That means you have to edit LUAVER manually.  I fixed that by doing:

	LUA         = lua
	LUA_VERSION = $(shell $(LUA) -e "print (_VERSION:match '^Lua (.*)')")
	LIBDIR      = $(LUA_DIR)/lib/lua/$(LUA_VERSION)
	LUADIR      = $(LUA_DIR)/share/lua/$(LUA_VERSION)

I have Lua itself tell me what version it is.

  I found the API itself interesting.  When I wrote my CBOR module [1] I
check the strings and if they pass as a UTF-8 string, I encode the string as
TEXT; otherwise it gets encoded as BIN.  It never occured to me to have a
function set the default behavior, and I wonder how your method would work
with a table of mixed strings and binary data (or is that even enough of a
concern to conern yourself with?  I don't know ... ).  

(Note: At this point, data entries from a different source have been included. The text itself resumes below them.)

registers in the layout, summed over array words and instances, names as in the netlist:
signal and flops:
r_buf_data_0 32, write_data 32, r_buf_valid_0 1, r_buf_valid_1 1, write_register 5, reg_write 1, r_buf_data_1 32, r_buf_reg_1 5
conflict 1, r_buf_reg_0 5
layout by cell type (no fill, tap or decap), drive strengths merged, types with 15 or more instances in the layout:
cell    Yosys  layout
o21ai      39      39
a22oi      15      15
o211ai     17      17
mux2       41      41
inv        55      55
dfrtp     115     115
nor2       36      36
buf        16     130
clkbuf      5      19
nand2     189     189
`src/rtl/median_rank_stream.sv`:
```
// 3x3 rank filter (median / min / max / bypass) over one raster frame, with two internal
// line buffers, an end-of-frame flush and a four-stage output pipeline.
module median_rank_stream #(
    parameter int DATA_W = 8,
    parameter int COLS   = 30,
    parameter int ROWS   = 30
) (
    input  logic              clk,
    input  logic              rst,
    input  logic              valid_i,
    input  logic [DATA_W-1:0] data_i,
    input  logic [1:0]        mode_i,
    input  logic              border_i,
    output logic              valid_o,
    output logic [DATA_W-1:0] data_o,
    output logic              last_o,
    output logic              busy_o,
    output logic              overflow_o
);

    localparam int TOTAL = ROWS * COLS;
    localparam int SW    = $clog2(TOTAL + COLS + 1);
    localparam int CW    = $clog2(COLS);
    localparam int RW    = $clog2(ROWS);

    localparam logic [SW-1:0] LAST_IN    = SW'(TOTAL - 1);
    localparam logic [SW-1:0] LAST_SLOT  = SW'(TOTAL + COLS);
    localparam logic [SW-1:0] FIRST_EMIT = SW'(COLS + 1);
    localparam logic [CW-1:0] COL_MAX    = CW'(COLS - 1);
    localparam logic [RW-1:0] ROW_MAX    = RW'(ROWS - 1);

    typedef enum logic [1:0] {IDLE, RUN, FLUSH} state_t;
    typedef logic [DATA_W-1:0] pix_t;

    function automatic pix_t min2(input pix_t a, input pix_t b);
        return (a < b) ? a : b;
    endfunction

    function automatic pix_t max2(input pix_t a, input pix_t b);
        return (a < b) ? b : a;
    endfunction

    function automatic pix_t min3(input pix_t a, input pix_t b, input pix_t c);
        return min2(min2(a, b), c);
    endfunction

    function automatic pix_t max3(input pix_t a, input pix_t b, input pix_t c);
        return max2(max2(a, b), c);
    endfunction

    function automatic pix_t med3(input pix_t a, input pix_t b, input pix_t c);
        return max2(min2(a, b), min2(max2(a, b), c));
    endfunction

    state_t          state;
    logic [SW-1:0]   slot_cnt;
    logic [CW-1:0]   in_col;
    logic [CW-1:0]   out_col;
    logic [RW-1:0]   out_row;
    logic [1:0]      mode_q;
    logic            border_q;

    // lb_a holds the previous input row, lb_b the row before that.
    pix_t            lb_a [COLS];
    pix_t            lb_b [COLS];
    pix_t            win  [3][3];

    logic            s1_valid, s1_last, s1_edge, s1_bpass;
    logic [1:0]      s1_mode;
    logic            s2_valid, s2_last, s2_edge, s2_bpass;
    logic [1:0]      s2_mode;
    pix_t            s2_ctr;
    pix_t            s2_lo [3];
    pix_t            s2_mid[3];
    pix_t            s2_hi [3];
    logic            s3_valid, s3_last, s3_edge, s3_bpass;
    logic [1:0]      s3_mode;
    pix_t            s3_ctr, s3_min, s3_max, s3_a, s3_b, s3_c;

    logic            accept;
    logic            slot;
    logic            emit;
    pix_t            new_pix;
    pix_t            tap_a;
    pix_t            tap_b;
    pix_t            result;

    // A slot is one shift of the window: an accepted pixel or a flush cycle.
    assign accept  = valid_i && (state != FLUSH);
    assign slot    = accept || (state == FLUSH);
    assign emit    = slot && (slot_cnt >= FIRST_EMIT);
    assign new_pix = accept ? data_i : '0;
    assign tap_a   = lb_a[in_col];
    assign tap_b   = lb_b[in_col];

    // NOTE: every always_comb output gets a default first, so no path can infer a latch.
    always_comb begin
        result = s3_ctr;
        if (s3_mode != 2'd0) begin
            if (s3_edge) begin
                result = s3_bpass ? s3_ctr : '0;
            end else begin
                case (s3_mode)
                    2'd1:    result = med3(s3_a, s3_b, s3_c);
                    2'd2:    result = s3_min;
                    default: result = s3_max;
                endcase
            end
        end
    end

    // NOTE: state uses non-blocking assignments so every register samples pre-edge values.
    always_ff @(posedge clk) begin
        if (!rst) begin
            state      <= IDLE;
            slot_cnt   <= '0;
            in_col     <= '0;
            out_col    <= '0;
            out_row    <= '0;
            mode_q     <= 2'd0;
            border_q   <= 1'b0;
            busy_o     <= 1'b0;
            overflow_o <= 1'b0;
            s1_valid   <= 1'b0;
            s2_valid   <= 1'b0;
            s3_valid   <= 1'b0;
            valid_o    <= 1'b0;
            data_o     <= '0;
            last_o     <= 1'b0;
        end else begin
            if (valid_i && state == FLUSH) overflow_o <= 1'b1;

            case (state)
                IDLE: begin
                    if (valid_i) begin
                        mode_q   <= mode_i;
                        border_q <= border_i;
                        state    <= RUN;
                    end
                end
                RUN: begin
                    if (valid_i && slot_cnt == LAST_IN) begin
                        state  <= FLUSH;
                        busy_o <= 1'b1;
                    end
                end
                FLUSH: begin
                    if (slot_cnt == LAST_SLOT) begin
                        state  <= IDLE;
                        busy_o <= 1'b0;
                    end
                end
                default: state <= IDLE;
            endcase

            if (slot) begin
                if (slot_cnt == LAST_SLOT) begin
                    slot_cnt <= '0;
                    in_col   <= '0;
                end else begin
                    slot_cnt <= slot_cnt + 1'b1;
                    in_col   <= (in_col == COL_MAX) ? '0 : in_col + 1'b1;
                end
            end

            if (emit) begin
                if (out_col == COL_MAX) begin
                    out_col <= '0;
                    out_row <= (out_row == ROW_MAX) ? '0 : out_row + 1'b1;
                end else begin
                    out_col <= out_col + 1'b1;
                end
            end

            s1_valid <= emit;
            s2_valid <= s1_valid;
            s3_valid <= s2_valid;
            valid_o  <= s3_valid;
            last_o   <= s3_valid && s3_last;
            if (s3_valid) data_o <= result;
        end
    end

    // NOTE: line buffers and pipeline data carry no reset; valid tags alone qualify them.
    always_ff @(posedge clk) begin
        if (slot) begin
            lb_a[in_col] <= new_pix;
            lb_b[in_col] <= tap_a;
            for (int r = 0; r < 3; r++) begin
                win[r][0] <= win[r][1];
                win[r][1] <= win[r][2];
            end
            win[0][2] <= tap_b;
            win[1][2] <= tap_a;
            win[2][2] <= new_pix;
        end

        if (emit) begin
            s1_last  <= (out_row == ROW_MAX) && (out_col == COL_MAX);
            s1_edge  <= (out_row == '0) || (out_row == ROW_MAX) ||
                        (out_col == '0) || (out_col == COL_MAX);
            s1_bpass <= border_q;
            s1_mode  <= mode_q;
        end

        // Row sort: each window row ordered into low / mid / high.
        for (int i = 0; i < 3; i++) begin
            s2_lo[i]  <= min3(win[i][0], win[i][1], win[i][2]);
            s2_mid[i] <= med3(win[i][0], win[i][1], win[i][2]);
            s2_hi[i]  <= max3(win[i][0], win[i][1], win[i][2]);
        end
        s2_ctr   <= win[1][1];
        s2_last  <= s1_last;
        s2_edge  <= s1_edge;
        s2_bpass <= s1_bpass;
        s2_mode  <= s1_mode;

        // Column sort: the median lies among max-of-lows, mid-of-mids, min-of-highs.
        s3_min   <= min3(s2_lo[0], s2_lo[1], s2_lo[2]);
        s3_max   <= max3(s2_hi[0], s2_hi[1], s2_hi[2]);
        s3_a     <= max3(s2_lo[0], s2_lo[1], s2_lo[2]);
        s3_b     <= med3(s2_mid[0], s2_mid[1], s2_mid[2]);
        s3_c     <= min3(s2_hi[0], s2_hi[1], s2_hi[2]);
        s3_ctr   <= s2_ctr;
        s3_last  <= s2_last;
        s3_edge  <= s2_edge;
        s3_bpass <= s2_bpass;
        s3_mode  <= s2_mode;
    end

endmodule

```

  You do a similar thing with arrays, but it's rather terse about the
'with_hole' option---how does that work?  Does the code in that case look
for a field 'n' in the table?  I just assume if a table has a length
defined, it's encoded as an ARRAY; otherwise a MAP (and because of that, an
empty table is encoded as a MAP).  

  Also, you might want to support __tocbor.  The other two Lua implentations
listed at http://cbor.io/impls.html support that.  And you might want to add
yours to that list.

  -spc (It's always cool to see how others solve problems ... )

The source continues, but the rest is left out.